Given a monoid $M$ we define the endomorphism monoid $\mathrm{End}(M)$ of $M$ to be the monoid of homomorphisms $M\to M$ along with composition as the operation. My query is whether or not the endomorphism monoid preserves products in the sense that: $$\mathrm{End}(M_1\times M_2)\cong\mathrm{End}(M_1)\times\mathrm{End}(M_2)$$ for monoids $M_1$ and $M_2$. If so, why and if not, why does it fail and are there some restrictions which we may put on $M_1$ and $M_2$ which make the statement above true?
Thank you!
EDIT:
This question was taken down, so I will edit it. My motivation for this is purely for fun: trying to classify monoids such that $$\mathrm{End}(M)\cong M$$ and I was hoping if that if I could get some background information and facts about endomorphism monoids, I could get closer to determining how to classify such monoids.
Apologies for the poorly posed old question: I'm still new here!
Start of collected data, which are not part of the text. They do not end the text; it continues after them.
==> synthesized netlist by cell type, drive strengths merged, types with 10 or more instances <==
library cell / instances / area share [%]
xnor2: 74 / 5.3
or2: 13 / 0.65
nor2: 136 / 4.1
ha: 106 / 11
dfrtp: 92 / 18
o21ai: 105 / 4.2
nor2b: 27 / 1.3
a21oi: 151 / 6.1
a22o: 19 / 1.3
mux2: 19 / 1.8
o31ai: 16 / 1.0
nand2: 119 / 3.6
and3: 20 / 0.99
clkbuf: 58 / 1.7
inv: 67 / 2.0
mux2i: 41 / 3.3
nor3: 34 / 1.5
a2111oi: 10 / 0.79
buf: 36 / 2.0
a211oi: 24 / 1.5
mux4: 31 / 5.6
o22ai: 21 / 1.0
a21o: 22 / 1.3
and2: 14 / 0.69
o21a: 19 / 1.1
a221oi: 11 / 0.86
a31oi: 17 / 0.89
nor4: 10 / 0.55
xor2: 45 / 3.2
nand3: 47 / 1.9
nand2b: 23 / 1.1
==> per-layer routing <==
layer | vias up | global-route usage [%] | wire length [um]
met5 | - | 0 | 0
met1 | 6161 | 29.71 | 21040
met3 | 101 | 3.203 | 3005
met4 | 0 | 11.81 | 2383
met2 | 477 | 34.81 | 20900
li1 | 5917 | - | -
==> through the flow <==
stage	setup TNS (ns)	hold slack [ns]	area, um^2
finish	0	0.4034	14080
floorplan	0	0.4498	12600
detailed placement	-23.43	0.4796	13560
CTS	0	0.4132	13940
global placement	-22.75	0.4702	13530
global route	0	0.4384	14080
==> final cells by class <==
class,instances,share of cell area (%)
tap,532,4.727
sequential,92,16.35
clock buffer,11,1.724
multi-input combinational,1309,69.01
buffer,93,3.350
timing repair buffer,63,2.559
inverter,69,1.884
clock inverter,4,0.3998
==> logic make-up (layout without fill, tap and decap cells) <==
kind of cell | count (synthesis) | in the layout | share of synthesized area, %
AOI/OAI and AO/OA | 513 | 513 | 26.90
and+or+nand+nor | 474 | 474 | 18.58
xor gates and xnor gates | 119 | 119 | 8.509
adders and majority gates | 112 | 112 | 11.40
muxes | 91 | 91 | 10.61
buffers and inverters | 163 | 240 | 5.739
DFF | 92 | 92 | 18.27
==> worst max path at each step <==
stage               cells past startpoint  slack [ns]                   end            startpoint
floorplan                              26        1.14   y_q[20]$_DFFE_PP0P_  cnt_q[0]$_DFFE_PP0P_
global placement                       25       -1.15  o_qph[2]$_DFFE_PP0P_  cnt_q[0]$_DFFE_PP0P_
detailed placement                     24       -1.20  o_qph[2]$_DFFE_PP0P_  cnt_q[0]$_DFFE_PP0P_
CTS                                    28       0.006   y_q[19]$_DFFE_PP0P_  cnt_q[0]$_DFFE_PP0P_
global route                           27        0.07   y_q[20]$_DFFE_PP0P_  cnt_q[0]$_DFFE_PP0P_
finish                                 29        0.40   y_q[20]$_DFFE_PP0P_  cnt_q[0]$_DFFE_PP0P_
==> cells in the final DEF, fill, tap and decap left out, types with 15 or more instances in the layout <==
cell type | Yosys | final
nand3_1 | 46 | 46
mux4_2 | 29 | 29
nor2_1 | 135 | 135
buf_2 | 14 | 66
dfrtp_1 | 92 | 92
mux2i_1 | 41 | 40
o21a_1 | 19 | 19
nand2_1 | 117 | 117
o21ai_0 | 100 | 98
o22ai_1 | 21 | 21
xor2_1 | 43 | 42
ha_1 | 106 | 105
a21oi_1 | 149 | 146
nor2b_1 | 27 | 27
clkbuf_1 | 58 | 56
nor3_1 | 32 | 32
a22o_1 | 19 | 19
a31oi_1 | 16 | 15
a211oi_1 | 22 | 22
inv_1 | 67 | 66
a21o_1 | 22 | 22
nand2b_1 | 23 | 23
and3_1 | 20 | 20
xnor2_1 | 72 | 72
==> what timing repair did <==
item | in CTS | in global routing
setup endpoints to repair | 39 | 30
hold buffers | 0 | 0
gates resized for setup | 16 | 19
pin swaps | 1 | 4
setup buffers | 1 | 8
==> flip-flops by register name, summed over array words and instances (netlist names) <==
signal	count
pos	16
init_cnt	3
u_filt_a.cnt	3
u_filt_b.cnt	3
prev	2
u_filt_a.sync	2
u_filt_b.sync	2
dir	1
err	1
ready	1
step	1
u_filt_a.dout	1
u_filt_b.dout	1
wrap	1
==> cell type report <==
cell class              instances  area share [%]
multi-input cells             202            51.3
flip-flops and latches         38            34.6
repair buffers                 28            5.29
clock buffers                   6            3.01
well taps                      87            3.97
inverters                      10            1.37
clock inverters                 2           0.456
<file path="src/rtl/ex_mem_skid_reg_if.sv">
// EX->MEM beat bundle: valid/ready handshake plus the ALU result and MEM/WB control payload.
// The producer side uses the master modport and the consumer side uses the slave modport.
// Carries no logic; the parameters must match those of the skid register that uses it.
interface ex_mem_skid_reg_if #(
  parameter int XLEN   = 32,
  parameter int REG_AW = 5
);
  logic              valid;
  logic              ready;
  logic [XLEN-1:0]   alu_result;
  logic              alu_zero;
  logic [XLEN-1:0]   write_data;
  logic [XLEN-1:0]   pc_target;
  logic [REG_AW-1:0] rd_addr;
  logic              reg_write;
  logic              mem_read;
  logic              mem_write;
  logic              branch;
  logic [2:0]        funct3;

  // Producer: drives the beat and observes ready.
  modport master (
    output valid, alu_result, alu_zero, write_data, pc_target,
           rd_addr, reg_write, mem_read, mem_write, branch, funct3,
    input  ready
  );

  // Consumer: observes the beat and drives ready.
  modport slave (
    input  valid, alu_result, alu_zero, write_data, pc_target,
           rd_addr, reg_write, mem_read, mem_write, branch, funct3,
    output ready
  );
endinterface

</file>
<file path="src/rtl/ex_mem_skid_reg.sv">
// EX->MEM pipeline register: a two-entry skid buffer that also resolves the branch decision.
// Latency is 1 cycle from accept to out_valid, and throughput is one beat per cycle.
// in_ready is registered (= !skid_valid), so a MEM stall never reaches EX combinationally.
// Optional macro PERF_CNT_EN builds a saturating stall counter; without it, stall_cycles_o is 0.
module ex_mem_skid_reg #(
  parameter int XLEN   = 32,
  parameter int REG_AW = 5,
  parameter int CNT_W  = 32
) (
  input  logic               clk_i,
  input  logic               rst_ni,
  input  logic               flush_i,
  ex_mem_skid_reg_if.slave   in_if,
  ex_mem_skid_reg_if.master  out_if,
  output logic               out_br_taken_o,
  output logic [CNT_W-1:0]   stall_cycles_o
);

  typedef struct packed {
    logic [XLEN-1:0]   alu_result;
    logic              alu_zero;
    logic [XLEN-1:0]   write_data;
    logic [XLEN-1:0]   pc_target;
    logic [REG_AW-1:0] rd_addr;
    logic              reg_write;
    logic              mem_read;
    logic              mem_write;
    logic              branch;
    logic [2:0]        funct3;
    logic              br_taken;
  } beat_t;

  beat_t main_q, main_d;
  beat_t skid_q, skid_d;
  logic  main_vld_q, main_vld_d;
  logic  skid_vld_q, skid_vld_d;
  beat_t in_beat;
  logic  br_taken;
  logic  accept;
  logic  pop;

  // Branch condition from ALU flags; LT/LTU variants rely on the ALU running SLT/SLTU.
  always_comb begin
    br_taken = 1'b0;
    if (in_if.branch) begin
      case (in_if.funct3)
        3'b000:          br_taken = in_if.alu_zero;
        3'b001:          br_taken = ~in_if.alu_zero;
        3'b100, 3'b110:  br_taken = in_if.alu_result[0];
        3'b101, 3'b111:  br_taken = ~in_if.alu_result[0];
        default:         br_taken = 1'b0;
      endcase
    end
  end

  // Pack the incoming fields and the resolved decision into one beat.
  always_comb begin
    in_beat            = '0;
    in_beat.alu_result = in_if.alu_result;
    in_beat.alu_zero   = in_if.alu_zero;
    in_beat.write_data = in_if.write_data;
    in_beat.pc_target  = in_if.pc_target;
    in_beat.rd_addr    = in_if.rd_addr;
    in_beat.reg_write  = in_if.reg_write;
    in_beat.mem_read   = in_if.mem_read;
    in_beat.mem_write  = in_if.mem_write;
    in_beat.branch     = in_if.branch;
    in_beat.funct3     = in_if.funct3;
    in_beat.br_taken   = br_taken;
  end

  // in_ready is !skid_vld_q, so accept never depends on out_ready.
  assign accept = in_if.valid & ~skid_vld_q;
  assign pop    = main_vld_q & out_if.ready;

  // Next-state logic: the main slot feeds the output and the skid slot absorbs one stalled beat.
  always_comb begin
    main_d     = main_q;
    skid_d     = skid_q;
    main_vld_d = main_vld_q;
    skid_vld_d = skid_vld_q;
    if (flush_i) begin
      // Both held beats and any incoming beat are dropped; the payload may keep stale values.
      main_vld_d = 1'b0;
      skid_vld_d = 1'b0;
    end else begin
      case ({main_vld_q, skid_vld_q})
        2'b00: begin
          if (accept) begin
            main_d     = in_beat;
            main_vld_d = 1'b1;
          end
        end
        2'b10: begin
          if (accept && pop) begin
            main_d = in_beat;
          end else if (accept) begin
            // The output is stalled, so park the new beat behind it.
            skid_d     = in_beat;
            skid_vld_d = 1'b1;
          end else if (pop) begin
            main_vld_d = 1'b0;
          end
        end
        2'b11: begin
          if (pop) begin
            main_d     = skid_q;
            skid_vld_d = 1'b0;
          end
        end
        default: begin
          // The skid slot is never occupied on its own; recover to empty.
          main_vld_d = 1'b0;
          skid_vld_d = 1'b0;
        end
      endcase
    end
  end

  // State and payload registers; synchronous reset clears everything, including the payload.
  always_ff @(posedge clk_i) begin
    if (!rst_ni) begin
      main_q     <= '0;
      skid_q     <= '0;
      main_vld_q <= 1'b0;
      skid_vld_q <= 1'b0;
    end else begin
      main_q     <= main_d;
      skid_q     <= skid_d;
      main_vld_q <= main_vld_d;
      skid_vld_q <= skid_vld_d;
    end
  end

  assign in_if.ready        = ~skid_vld_q;
  assign out_if.valid       = main_vld_q;
  assign out_if.alu_result  = main_q.alu_result;
  assign out_if.alu_zero    = main_q.alu_zero;
  assign out_if.write_data  = main_q.write_data;
  assign out_if.pc_target   = main_q.pc_target;
  assign out_if.rd_addr     = main_q.rd_addr;
  assign out_if.reg_write   = main_q.reg_write;
  assign out_if.mem_read    = main_q.mem_read;
  assign out_if.mem_write   = main_q.mem_write;
  assign out_if.branch      = main_q.branch;
  assign out_if.funct3      = main_q.funct3;
  assign out_br_taken_o     = main_q.br_taken;

`ifdef PERF_CNT_EN
  logic [CNT_W-1:0] stall_q, stall_d;

  // Count cycles where MEM holds off a valid beat; the counter saturates and ignores flush.
  always_comb begin
    stall_d = stall_q;
    if (main_vld_q && !out_if.ready && (stall_q != {CNT_W{1'b1}})) begin
      stall_d = stall_q + {{(CNT_W-1){1'b0}}, 1'b1};
    end
  end

  // The stall counter is cleared only by reset.
  always_ff @(posedge clk_i) begin
    if (!rst_ni) begin
      stall_q <= '0;
    end else begin
      stall_q <= stall_d;
    end
  end

  assign stall_cycles_o = stall_q;
`else
  assign stall_cycles_o = '0;
`endif

endmodule

</file>
<file path="src/flat_wrapper.sv">
// flat-port wrapper written by rule: the top's interface ports become plain ports
module ex_mem_skid_reg_flat 
#(
  parameter int XLEN   = 32,
  parameter int REG_AW = 5,
  parameter int CNT_W  = 32
)
  (clk_i, rst_ni, flush_i, out_br_taken_o, stall_cycles_o, in_if_valid, in_if_alu_result, in_if_alu_zero, in_if_write_data, in_if_pc_target, in_if_rd_addr, in_if_reg_write, in_if_mem_read, in_if_mem_write, in_if_branch, in_if_funct3, in_if_ready, out_if_valid, out_if_alu_result, out_if_alu_zero, out_if_write_data, out_if_pc_target, out_if_rd_addr, out_if_reg_write, out_if_mem_read, out_if_mem_write, out_if_branch, out_if_funct3, out_if_ready);
  ex_mem_skid_reg_if #(.XLEN(XLEN), .REG_AW(REG_AW)) in_if_i ();
  ex_mem_skid_reg_if #(.XLEN(XLEN), .REG_AW(REG_AW)) out_if_i ();
  input  logic clk_i;
  input  logic rst_ni;
  input  logic flush_i;
  output logic out_br_taken_o;
  output logic [CNT_W-1:0] stall_cycles_o;
  input wire logic [$bits(in_if_i.valid)-1:0] in_if_valid;
  input wire logic [$bits(in_if_i.alu_result)-1:0] in_if_alu_result;
  input wire logic [$bits(in_if_i.alu_zero)-1:0] in_if_alu_zero;
  input wire logic [$bits(in_if_i.write_data)-1:0] in_if_write_data;
  input wire logic [$bits(in_if_i.pc_target)-1:0] in_if_pc_target;
  input wire logic [$bits(in_if_i.rd_addr)-1:0] in_if_rd_addr;
  input wire logic [$bits(in_if_i.reg_write)-1:0] in_if_reg_write;
  input wire logic [$bits(in_if_i.mem_read)-1:0] in_if_mem_read;
  input wire logic [$bits(in_if_i.mem_write)-1:0] in_if_mem_write;
  input wire logic [$bits(in_if_i.branch)-1:0] in_if_branch;
  input wire logic [$bits(in_if_i.funct3)-1:0] in_if_funct3;
  output wire logic [$bits(in_if_i.ready)-1:0] in_if_ready;
  output wire logic [$bits(out_if_i.valid)-1:0] out_if_valid;
  output wire logic [$bits(out_if_i.alu_result)-1:0] out_if_alu_result;
  output wire logic [$bits(out_if_i.alu_zero)-1:0] out_if_alu_zero;
  output wire logic [$bits(out_if_i.write_data)-1:0] out_if_write_data;
  output wire logic [$bits(out_if_i.pc_target)-1:0] out_if_pc_target;
  output wire logic [$bits(out_if_i.rd_addr)-1:0] out_if_rd_addr;
  output wire logic [$bits(out_if_i.reg_write)-1:0] out_if_reg_write;
  output wire logic [$bits(out_if_i.mem_read)-1:0] out_if_mem_read;
  output wire logic [$bits(out_if_i.mem_write)-1:0] out_if_mem_write;
  output wire logic [$bits(out_if_i.branch)-1:0] out_if_branch;
  output wire logic [$bits(out_if_i.funct3)-1:0] out_if_funct3;
  input wire logic [$bits(out_if_i.ready)-1:0] out_if_ready;
  assign in_if_i.valid = in_if_valid;
  assign in_if_i.alu_result = in_if_alu_result;
  assign in_if_i.alu_zero = in_if_alu_zero;
  assign in_if_i.write_data = in_if_write_data;
  assign in_if_i.pc_target = in_if_pc_target;
  assign in_if_i.rd_addr = in_if_rd_addr;
  assign in_if_i.reg_write = in_if_reg_write;
  assign in_if_i.mem_read = in_if_mem_read;
  assign in_if_i.mem_write = in_if_mem_write;
  assign in_if_i.branch = in_if_branch;
  assign in_if_i.funct3 = in_if_funct3;
  assign in_if_ready = in_if_i.ready;
  assign out_if_valid = out_if_i.valid;
  assign out_if_alu_result = out_if_i.alu_result;
  assign out_if_alu_zero = out_if_i.alu_zero;
  assign out_if_write_data = out_if_i.write_data;
  assign out_if_pc_target = out_if_i.pc_target;
  assign out_if_rd_addr = out_if_i.rd_addr;
  assign out_if_reg_write = out_if_i.reg_write;
  assign out_if_mem_read = out_if_i.mem_read;
  assign out_if_mem_write = out_if_i.mem_write;
  assign out_if_branch = out_if_i.branch;
  assign out_if_funct3 = out_if_i.funct3;
  assign out_if_i.ready = out_if_ready;
  ex_mem_skid_reg #(.XLEN(XLEN), .REG_AW(REG_AW), .CNT_W(CNT_W)) u_core (.clk_i(clk_i), .rst_ni(rst_ni), .flush_i(flush_i), .in_if(in_if_i), .out_if(out_if_i), .out_br_taken_o(out_br_taken_o), .stall_cycles_o(stall_cycles_o));
endmodule
</file>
Show that $\operatorname{End}(M_1\times M_2)$ contains a sub-monoid $\mathcal N,$ isomorphic to $\operatorname{End}(M_1)\times \operatorname{End}(M_2).$
But there can be more elements. For example, if $M_2=M_1=M,$ there is endomorphism on $M\times M$, $(m,n)\to(n,m)$ which is different from the ones in the $\mathcal N.$
In particular, if $M$ is finite and $|M|>1,$ then $\operatorname{End}(M\times M)$ is finite and larger than $\operatorname{End}(M)\times\operatorname{End}(M).$
A simple example is $M=(\mathbb Z/2\mathbb Z,+).$ Then $\operatorname{End}(M)$ has two elements, but $\operatorname{End}(M\times M)$ has sixteen elements.